The American Society of Cinematographers on Wednesday announced its nominations for the 28th Annual ASC Awards for outstanding achievement in theatrical cinematography.
The organization typically selects five nominees, but a three-way tie this year raised the number to seven.
The nominees are listed below, along with video clip samples of their work:
Many scenes in Steve McQueen's powerful true story of a free
black man kidnapped and sold into slavery in the pre-Civil War South were purposefully
held for long, extended takes without cutting.

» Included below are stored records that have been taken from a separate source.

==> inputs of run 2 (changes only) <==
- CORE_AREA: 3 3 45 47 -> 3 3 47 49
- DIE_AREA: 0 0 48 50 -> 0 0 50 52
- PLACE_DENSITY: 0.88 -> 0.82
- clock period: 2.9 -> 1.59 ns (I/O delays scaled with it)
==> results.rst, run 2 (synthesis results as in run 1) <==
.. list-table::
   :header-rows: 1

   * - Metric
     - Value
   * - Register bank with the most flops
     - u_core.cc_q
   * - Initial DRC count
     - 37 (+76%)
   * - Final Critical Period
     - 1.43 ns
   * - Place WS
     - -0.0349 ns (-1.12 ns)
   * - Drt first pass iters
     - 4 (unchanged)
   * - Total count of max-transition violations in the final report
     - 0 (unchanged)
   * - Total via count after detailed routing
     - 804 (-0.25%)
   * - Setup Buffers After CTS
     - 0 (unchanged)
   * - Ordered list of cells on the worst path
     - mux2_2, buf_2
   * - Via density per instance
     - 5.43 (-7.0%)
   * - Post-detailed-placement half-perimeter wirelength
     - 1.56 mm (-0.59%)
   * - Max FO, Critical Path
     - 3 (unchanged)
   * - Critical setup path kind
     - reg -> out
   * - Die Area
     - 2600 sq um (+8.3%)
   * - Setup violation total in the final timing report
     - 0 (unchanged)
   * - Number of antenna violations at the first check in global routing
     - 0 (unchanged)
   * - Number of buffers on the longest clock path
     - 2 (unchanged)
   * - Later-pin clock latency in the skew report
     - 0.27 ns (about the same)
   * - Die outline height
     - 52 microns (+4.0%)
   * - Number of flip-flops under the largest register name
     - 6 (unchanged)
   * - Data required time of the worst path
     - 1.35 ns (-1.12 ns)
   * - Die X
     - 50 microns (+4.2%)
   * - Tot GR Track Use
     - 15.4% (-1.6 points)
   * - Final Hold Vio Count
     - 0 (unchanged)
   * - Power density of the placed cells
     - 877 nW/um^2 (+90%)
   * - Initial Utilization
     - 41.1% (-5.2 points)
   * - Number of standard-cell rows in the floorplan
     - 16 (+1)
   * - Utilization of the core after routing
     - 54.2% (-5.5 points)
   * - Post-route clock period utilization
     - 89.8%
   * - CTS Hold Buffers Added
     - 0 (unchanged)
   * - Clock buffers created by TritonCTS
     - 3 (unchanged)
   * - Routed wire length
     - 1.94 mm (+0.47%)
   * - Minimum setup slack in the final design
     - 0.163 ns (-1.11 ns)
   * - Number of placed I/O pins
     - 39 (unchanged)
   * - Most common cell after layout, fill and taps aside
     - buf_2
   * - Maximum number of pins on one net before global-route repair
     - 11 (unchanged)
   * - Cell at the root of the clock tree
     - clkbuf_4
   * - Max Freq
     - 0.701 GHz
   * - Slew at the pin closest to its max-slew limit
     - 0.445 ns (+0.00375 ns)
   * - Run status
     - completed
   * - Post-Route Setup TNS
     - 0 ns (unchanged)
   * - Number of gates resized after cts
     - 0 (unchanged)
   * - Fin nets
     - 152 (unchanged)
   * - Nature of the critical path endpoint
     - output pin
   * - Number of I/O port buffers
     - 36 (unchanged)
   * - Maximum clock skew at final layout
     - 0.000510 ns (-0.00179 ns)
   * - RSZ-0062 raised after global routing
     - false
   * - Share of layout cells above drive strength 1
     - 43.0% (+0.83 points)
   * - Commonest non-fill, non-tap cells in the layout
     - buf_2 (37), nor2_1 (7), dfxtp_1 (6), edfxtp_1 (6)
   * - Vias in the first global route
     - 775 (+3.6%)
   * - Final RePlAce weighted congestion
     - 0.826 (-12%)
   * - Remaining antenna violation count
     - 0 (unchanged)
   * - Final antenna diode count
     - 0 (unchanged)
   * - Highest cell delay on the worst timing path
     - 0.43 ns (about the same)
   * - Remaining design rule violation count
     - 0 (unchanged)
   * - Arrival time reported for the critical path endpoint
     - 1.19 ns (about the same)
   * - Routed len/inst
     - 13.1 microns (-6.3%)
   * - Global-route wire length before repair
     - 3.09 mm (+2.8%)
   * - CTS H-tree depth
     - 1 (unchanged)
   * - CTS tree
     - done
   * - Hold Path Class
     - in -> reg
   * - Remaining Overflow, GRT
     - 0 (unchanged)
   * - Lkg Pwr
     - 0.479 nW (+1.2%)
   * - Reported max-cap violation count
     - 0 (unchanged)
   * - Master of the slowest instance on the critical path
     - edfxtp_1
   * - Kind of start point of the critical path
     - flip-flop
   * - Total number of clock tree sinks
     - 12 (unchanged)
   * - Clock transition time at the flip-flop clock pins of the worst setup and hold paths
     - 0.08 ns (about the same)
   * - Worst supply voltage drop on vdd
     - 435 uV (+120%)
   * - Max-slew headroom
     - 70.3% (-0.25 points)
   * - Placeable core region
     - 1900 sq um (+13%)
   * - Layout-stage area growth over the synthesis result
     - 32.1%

DP Sean Bobbitt told The Hollywood Reporter this was done"specifically to make the audience as uncomfortable as possible and to force them to reflect on what was happening to Solomon and how terrifying that must have been."
Barry Ackroyd for "Captain Phillips"
Paul Greengrass' docudrama of the hijacking of a cargo ship has a very you-are-there feel, shot with handheld cameras -- 16mm for the pirate scenes set in Somalia, 35mm for others -- using minimal artificial lighting on actual ocean locations. The result has a gripping, claustrophobic immediacy.
In the clip above, the crew of the Maersk Alabama face the critical situation as their ship is boarded by armed men.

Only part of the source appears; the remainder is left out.